Entonces, ¿por qué ser médico hoy?
A quien se formule esta pregunta le sugiero que lo piense bien, que medite acerca de cuál es su objetivo. Si lo que quiere es una profesión para ganar dinero seguramente hay otras mucho más rentables. Si busca una profesión de prestigio social, esta razón tiene mas pasado que futuro, ya no corre más. Ahora, si desea una profesión que le pueda dar la satisfacción de ayudar al otro y de recibir una sonrisa, o un apretón de manos, o simplemente un cálido agradecimiento, si es capaz de sentirse gratificado con eso, entonces, habrá encontrado un por qué elegir la profesión.

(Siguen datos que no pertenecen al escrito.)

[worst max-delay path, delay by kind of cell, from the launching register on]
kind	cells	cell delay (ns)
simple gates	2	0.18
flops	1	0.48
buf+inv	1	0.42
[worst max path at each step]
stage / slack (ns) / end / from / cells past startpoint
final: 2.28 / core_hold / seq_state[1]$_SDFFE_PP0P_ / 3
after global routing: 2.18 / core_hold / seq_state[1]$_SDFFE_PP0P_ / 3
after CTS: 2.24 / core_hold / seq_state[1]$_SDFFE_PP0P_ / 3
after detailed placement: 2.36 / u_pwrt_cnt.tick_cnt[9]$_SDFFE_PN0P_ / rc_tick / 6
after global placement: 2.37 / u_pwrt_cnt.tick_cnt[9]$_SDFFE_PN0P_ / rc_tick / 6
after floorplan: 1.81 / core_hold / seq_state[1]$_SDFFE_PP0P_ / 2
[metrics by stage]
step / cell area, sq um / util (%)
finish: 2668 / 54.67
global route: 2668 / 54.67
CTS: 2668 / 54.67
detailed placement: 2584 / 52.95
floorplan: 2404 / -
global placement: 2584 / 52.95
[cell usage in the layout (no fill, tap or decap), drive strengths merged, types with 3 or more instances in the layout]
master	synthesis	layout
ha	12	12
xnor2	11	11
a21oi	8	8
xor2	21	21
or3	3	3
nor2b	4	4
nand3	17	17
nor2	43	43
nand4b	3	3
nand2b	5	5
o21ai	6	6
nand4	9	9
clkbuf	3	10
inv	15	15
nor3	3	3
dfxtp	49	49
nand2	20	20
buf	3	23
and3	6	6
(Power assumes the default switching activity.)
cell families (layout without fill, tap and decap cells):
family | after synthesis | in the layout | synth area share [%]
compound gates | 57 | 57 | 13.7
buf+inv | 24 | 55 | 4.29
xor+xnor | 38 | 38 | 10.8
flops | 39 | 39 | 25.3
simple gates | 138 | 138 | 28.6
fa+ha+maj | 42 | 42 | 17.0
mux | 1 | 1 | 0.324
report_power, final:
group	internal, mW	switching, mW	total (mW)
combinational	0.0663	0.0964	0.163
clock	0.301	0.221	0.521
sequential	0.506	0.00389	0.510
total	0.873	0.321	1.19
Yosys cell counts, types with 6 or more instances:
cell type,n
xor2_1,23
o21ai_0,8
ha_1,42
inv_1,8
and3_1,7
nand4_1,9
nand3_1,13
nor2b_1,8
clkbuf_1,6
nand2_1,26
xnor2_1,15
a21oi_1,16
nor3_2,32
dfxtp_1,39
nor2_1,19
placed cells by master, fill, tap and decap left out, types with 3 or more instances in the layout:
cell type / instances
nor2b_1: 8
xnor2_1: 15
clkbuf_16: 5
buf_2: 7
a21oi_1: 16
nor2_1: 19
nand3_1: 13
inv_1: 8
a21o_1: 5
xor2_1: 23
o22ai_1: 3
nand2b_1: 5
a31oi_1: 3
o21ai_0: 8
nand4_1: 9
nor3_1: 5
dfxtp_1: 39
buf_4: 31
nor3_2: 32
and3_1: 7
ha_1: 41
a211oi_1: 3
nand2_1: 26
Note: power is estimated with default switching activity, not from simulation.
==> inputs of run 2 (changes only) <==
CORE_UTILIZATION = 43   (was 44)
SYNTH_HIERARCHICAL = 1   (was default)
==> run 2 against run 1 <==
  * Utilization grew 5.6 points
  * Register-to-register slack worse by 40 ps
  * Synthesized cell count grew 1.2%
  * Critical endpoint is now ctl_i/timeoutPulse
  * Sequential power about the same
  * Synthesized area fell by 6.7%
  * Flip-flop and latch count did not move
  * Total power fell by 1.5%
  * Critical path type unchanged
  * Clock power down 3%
File: src/rtl/ptmr_pkg.sv
package ptmr_pkg;
   // register byte offsets
   localparam logic [4:0] OFS_COUNT   = 5'h00;
   localparam logic [4:0] OFS_PRELOAD = 5'h04;
   localparam logic [4:0] OFS_STATUS  = 5'h08;
   localparam logic [4:0] OFS_IEN     = 5'h0C;
   localparam logic [4:0] OFS_CTRL    = 5'h10;

   // control bit positions
   localparam int BIT_EN     = 0;
   localparam int BIT_UP     = 2;
   localparam int BIT_AUTO   = 3;
   localparam int BIT_SRST   = 4;
   localparam int BIT_START  = 5;
   localparam int BIT_RELOAD = 6;
   localparam int BIT_HALT   = 7;
   localparam int PS_LSB     = 16;
   localparam int PS_FIELD_W = 16;

   typedef struct packed {
      logic [PS_FIELD_W-1:0] prescale;
      logic                  halt;
      logic                  start;
      logic                  autorst;
      logic                  up;
      logic                  en;
   } ctrl_t;
endpackage

File: src/rtl/ptmr_presc.sv
module ptmr_presc #(
   parameter int PS_W = 16
) (
   input  logic            clk,
   input  logic            rst_n,
   input  logic            run,
   input  logic [PS_W-1:0] limit,
   output logic            tick
);
   logic [PS_W-1:0] div_q;

   assign tick = run && (div_q == limit);

   always_ff @(posedge clk or negedge rst_n) begin
      if (!rst_n)       div_q <= '0;
      else if (!run)    div_q <= '0;
      else if (tick)    div_q <= '0;
      else              div_q <= div_q + 1'b1;
   end
endmodule

File: src/rtl/ptmr_count.sv
module ptmr_count #(
   parameter int CNT_W = 16
) (
   input  logic             clk,
   input  logic             rst_n,
   input  logic             srst,
   input  logic             cnt_wr,
   input  logic [CNT_W-1:0] wval,
   input  logic             reload,
   input  logic [CNT_W-1:0] preload,
   input  logic             tick,
   input  logic             up,
   input  logic             autorst,
   output logic [CNT_W-1:0] cnt_q,
   output logic             hit_evt
);
   logic [CNT_W-1:0] step_val;
   logic [CNT_W-1:0] term_val;
   logic             step_ok;

   assign step_val = up ? cnt_q + 1'b1 : cnt_q - 1'b1;
   assign term_val = up ? {CNT_W{1'b1}} : {CNT_W{1'b0}};
   assign step_ok  = tick && !cnt_wr && !reload && !srst;
   assign hit_evt  = step_ok && (step_val == term_val);

   always_ff @(posedge clk or negedge rst_n) begin
      if (!rst_n)        cnt_q <= '0;
      else if (srst)     cnt_q <= '0;
      else if (cnt_wr)   cnt_q <= wval;
      else if (reload)   cnt_q <= preload;
      else if (hit_evt)  cnt_q <= autorst ? preload : term_val;
      else if (step_ok)  cnt_q <= step_val;
   end
endmodule

File: src/rtl/ptmr_regs.sv
module ptmr_regs
   import ptmr_pkg::*;
#(
   parameter int CNT_W  = 16,
   parameter int ADDR_W = 5
) (
   input  logic              clk,
   input  logic              rst_n,
   input  logic              wr_en,
   input  logic [ADDR_W-1:0] addr,
   input  logic [31:0]       wdata,
   input  logic [CNT_W-1:0]  cnt_q,
   input  logic              hit_evt,
   output ctrl_t             ctrl_q,
   output logic [CNT_W-1:0]  preload_q,
   output logic              status_q,
   output logic              ien_q,
   output logic              cnt_wr,
   output logic              reload_req,
   output logic              srst_req,
   output logic [31:0]       rd_data
);
   localparam int PAD_W = 32 - CNT_W;

   logic sel_cnt, sel_pre, sel_sts, sel_ien, sel_ctl;
   logic [31:0] cnt_ext, pre_ext, ctl_rd;
   logic unused_wbits;

   assign sel_cnt = (addr == ADDR_W'(OFS_COUNT));
   assign sel_pre = (addr == ADDR_W'(OFS_PRELOAD));
   assign sel_sts = (addr == ADDR_W'(OFS_STATUS));
   assign sel_ien = (addr == ADDR_W'(OFS_IEN));
   assign sel_ctl = (addr == ADDR_W'(OFS_CTRL));

   assign srst_req   = wr_en && sel_ctl && wdata[BIT_SRST];
   assign reload_req = wr_en && sel_ctl && wdata[BIT_RELOAD] && !wdata[BIT_SRST];
   assign cnt_wr     = wr_en && sel_cnt;

   assign unused_wbits = ^{wdata[15:8], wdata[1]};

   always_ff @(posedge clk or negedge rst_n) begin
      if (!rst_n) begin
         ctrl_q    <= '0;
         preload_q <= '0;
         status_q  <= 1'b0;
         ien_q     <= 1'b0;
      end else if (srst_req) begin
         ctrl_q    <= '0;
         preload_q <= '0;
         status_q  <= 1'b0;
         ien_q     <= 1'b0;
      end else begin
         if (wr_en && sel_ctl) begin
            ctrl_q.prescale <= wdata[PS_LSB +: PS_FIELD_W];
            ctrl_q.halt     <= wdata[BIT_HALT];
            ctrl_q.start    <= wdata[BIT_START];
            ctrl_q.autorst  <= wdata[BIT_AUTO];
            ctrl_q.up       <= wdata[BIT_UP];
            ctrl_q.en       <= wdata[BIT_EN];
         end else if (hit_evt && !ctrl_q.autorst) begin
            ctrl_q.start    <= 1'b0;
         end
         if (wr_en && sel_pre) preload_q <= wdata[CNT_W-1:0];
         if (wr_en && sel_ien) ien_q     <= wdata[0];
         if (hit_evt)                           status_q <= 1'b1;
         else if (wr_en && sel_sts && wdata[0]) status_q <= 1'b0;
      end
   end

   // zero extension depends on the counter width variant
   if (PAD_W > 0) begin : g_pad
      assign cnt_ext = {{PAD_W{1'b0}}, cnt_q};
      assign pre_ext = {{PAD_W{1'b0}}, preload_q};
   end else begin : g_full
      assign cnt_ext = cnt_q;
      assign pre_ext = preload_q;
   end

   assign ctl_rd = {ctrl_q.prescale, 8'h00, ctrl_q.halt, 1'b0, ctrl_q.start,
                    1'b0, ctrl_q.autorst, ctrl_q.up, 1'b0, ctrl_q.en};

   always_comb begin
      rd_data = '0;
      if (sel_cnt) rd_data = cnt_ext;
      if (sel_pre) rd_data = pre_ext;
      if (sel_sts) rd_data = {31'd0, status_q};
      if (sel_ien) rd_data = {31'd0, ien_q};
      if (sel_ctl) rd_data = ctl_rd;
   end
endmodule
## src/rtl/uart_os_core.sv

```systemverilog
module uart_os_core #(
  parameter int DIV_W = 14
) (
  input  logic             clk,
  input  logic             rst_n,
  input  logic [DIV_W-1:0] cfg_div,
  input  logic             cfg_os13,
  input  logic [1:0]       cfg_len,
  input  logic [1:0]       cfg_par,
  input  logic [1:0]       cfg_stop,
  input  logic             cfg_brk_tx,
  input  logic [7:0]       tx_data,
  input  logic             tx_valid,
  output logic             tx_ready,
  output logic             txd,
  input  logic             rxd,
  output logic [7:0]       rx_data,
  output logic             rx_valid,
  input  logic             rx_ready,
  output logic             rx_perr,
  output logic             rx_ferr,
  output logic             rx_brk
);

  typedef enum logic [2:0] {T_IDLE, T_START, T_DATA, T_PAR, T_STOP, T_BRK} tx_st_t;
  typedef enum logic [2:0] {R_IDLE, R_START, R_DATA, R_PAR, R_STOP, R_HOLD} rx_st_t;

  logic [DIV_W-1:0] dcnt;
  logic             tick;
  assign tick = (dcnt >= cfg_div);

  always_ff @(posedge clk or negedge rst_n)
    if (!rst_n) dcnt <= '0;
    else        dcnt <= tick ? '0 : dcnt + 1'b1;

  // the tick spacing follows the divisor
  a_r1_tick_gap: assert property (@(posedge clk) disable iff (!rst_n)
    (tick && cfg_div != '0) |=> (!tick || cfg_div == '0));

  logic [5:0] bit_lim, stop_lim, mid;
  logic [3:0] nbits;
  logic       par_en, par_odd;
  logic [7:0] tmask;

  assign bit_lim = cfg_os13 ? 6'd13 : 6'd16;
  assign mid     = cfg_os13 ? 6'd5 : 6'd7;
  assign nbits   = {2'b00, cfg_len} + 4'd5;
  assign par_en  = (cfg_par != 2'd0);
  assign par_odd = cfg_par[1];
  assign tmask   = 8'hFF >> (4'd8 - nbits);

  always_comb
    case (cfg_stop)
      2'd0:    stop_lim = bit_lim;
      2'd1:    stop_lim = cfg_os13 ? 6'd20 : 6'd24;
      default: stop_lim = bit_lim << 1;
    endcase

  // transmitter
  tx_st_t     ts;
  logic [5:0] tcnt;
  logic [3:0] tbit;
  logic [7:0] tsh;
  logic       tpar, tend;

  assign tend = tick && (tcnt == ((ts == T_STOP) ? stop_lim : bit_lim) - 6'd1);

  always_ff @(posedge clk or negedge rst_n)
    if (!rst_n) begin
      ts <= T_IDLE; tcnt <= '0; tbit <= '0; tsh <= '0; tpar <= 1'b0;
    end else begin
      case (ts)
        T_IDLE: begin
          tcnt <= '0;
          if (cfg_brk_tx) ts <= T_BRK;
          else if (tx_valid) begin
            tsh  <= tx_data & tmask;
            tpar <= (^(tx_data & tmask)) ^ par_odd;
            ts   <= T_START;
          end
        end
        T_BRK: if (!cfg_brk_tx) ts <= T_IDLE;
        default: if (tick) begin
          if (tend) begin
            tcnt <= '0;
            case (ts)
              T_START: begin ts <= T_DATA; tbit <= '0; end
              T_DATA: begin
                tsh  <= tsh >> 1;
                tbit <= tbit + 4'd1;
                if (tbit == nbits - 4'd1) ts <= par_en ? T_PAR : T_STOP;
              end
              T_PAR:   ts <= T_STOP;
              default: ts <= T_IDLE;
            endcase
          end else tcnt <= tcnt + 6'd1;
        end
      endcase
    end

  assign tx_ready = (ts == T_IDLE) && !cfg_brk_tx;

  always_comb
    case (ts)
      T_START, T_BRK: txd = 1'b0;
      T_DATA:         txd = tsh[0];
      T_PAR:          txd = tpar;
      default:        txd = 1'b1;
    endcase

  // accepted byte starts its start bit on the next cycle
  a_r11_tx_accept: assert property (@(posedge clk) disable iff (!rst_n)
    (tx_valid && tx_ready) |=> (!txd && !tx_ready));

  // receiver
  rx_st_t     rst_q;
  logic [1:0] rsync;
  logic       rs, rsamp, rx_done;
  logic [5:0] rcnt;
  logic [3:0] rbit;
  logic [7:0] rsh;
  logic       racc, rzero, rperr;

  assign rs      = rsync[1];
  assign rsamp   = tick && (rcnt == ((rst_q == R_START) ? mid : bit_lim - 6'd1));
  assign rx_done = (rst_q == R_STOP) && rsamp;

  always_ff @(posedge clk or negedge rst_n)
    if (!rst_n) rsync <= 2'b11;
    else        rsync <= {rsync[0], rxd};

  always_ff @(posedge clk or negedge rst_n)
    if (!rst_n) begin
      rst_q <= R_IDLE; rcnt <= '0; rbit <= '0; rsh <= '0;
      racc <= 1'b0; rzero <= 1'b0; rperr <= 1'b0;
    end else begin
      case (rst_q)
        R_IDLE: begin
          rcnt <= '0;
          if (!rs) rst_q <= R_START;
        end
        R_HOLD: if (rs) rst_q <= R_IDLE;
        default: if (tick) begin
          if (rsamp) begin
            rcnt <= '0;
            case (rst_q)
              R_START:
                if (rs) rst_q <= R_IDLE;
                else begin
                  rst_q <= R_DATA; rbit <= '0; racc <= 1'b0; rzero <= 1'b1; rperr <= 1'b0;
                end
              R_DATA: begin
                rsh  <= {rs, rsh[7:1]};
                racc <= racc ^ rs;
                if (rs) rzero <= 1'b0;
                rbit <= rbit + 4'd1;
                if (rbit == nbits - 4'd1) rst_q <= par_en ? R_PAR : R_STOP;
              end
              R_PAR: begin
                rperr <= ((racc ^ rs) != par_odd);
                if (rs) rzero <= 1'b0;
                rst_q <= R_STOP;
              end
              default: rst_q <= rs ? R_IDLE : R_HOLD;
            endcase
          end else rcnt <= rcnt + 6'd1;
        end
      endcase
    end

  // no frame begins while the synchronized line is high
  a_r7_idle_stays: assert property (@(posedge clk) disable iff (!rst_n)
    (rst_q == R_IDLE && rs) |=> (rst_q == R_IDLE));

  always_ff @(posedge clk or negedge rst_n)
    if (!rst_n) begin
      rx_valid <= 1'b0; rx_data <= '0; rx_perr <= 1'b0; rx_ferr <= 1'b0; rx_brk <= 1'b0;
    end else if (rx_done) begin
      rx_valid <= 1'b1;
      rx_data  <= rsh >> (4'd8 - nbits);
      rx_brk   <= rzero & !rs;
      rx_ferr  <= !rs & !rzero;
      rx_perr  <= rperr & !(rzero & !rs);
    end else if (rx_ready) rx_valid <= 1'b0;

  // received byte holds until taken
  a_r11_rx_hold: assert property (@(posedge clk) disable iff (!rst_n)
    (rx_valid && !rx_ready && !rx_done) |=> (rx_valid && $stable(rx_data)));

  // break is reported in place of a framing error
  a_r10_brk_not_ferr: assert property (@(posedge clk) disable iff (!rst_n)
    rx_valid |-> !(rx_brk && rx_ferr));

endmodule

```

Termino citando a dos escritores, también filósofos: Jean-Paul Sartre dijo: “Todos somos responsables de lo que no tratamos de evitar”. Cuando uno ve la obscena desigualdad social, que genera marginalidad y desesperación y con ella enfermedad y sufrimiento, impregnando tan fuerte nuestras actividades, creo que todos somos responsables. El primer paso para defender la salud es amar la vida. Y para ello, la vida debe ser digna de ser vivida, para todos. Para Albert Camus: “El artista debe estar siempre con aquellos que padecen la historia, no con los que la hacen”. Me permito hacer extensiva esta definición a nuestra profesión.
Hay buenas razones para ser médico, sobre todo si nos preocupa el ser humano y la sociedad que lo rodea, y estamos dispuestos a no ser cómplices por omisión frente al sufrimiento y la injusticia. Desde el rol de médicos no podremos solucionar todos estas cuestiones, pero no dudo en afirmar que quienes lean este libro seguramente aprenderán a no agravarlas y a elegir adecuadamente en la contradicción esencial entre ser parte del problema o parte de la solución.
1 Jefe de Infectología, Hospital “Juan A. Fernández”. Presidente de Fundación Huésped. Profesor adjunto de Infectología, Facultad de Medicina, Universidad de Buenos Aires. Ex presidente de la International AIDS Society.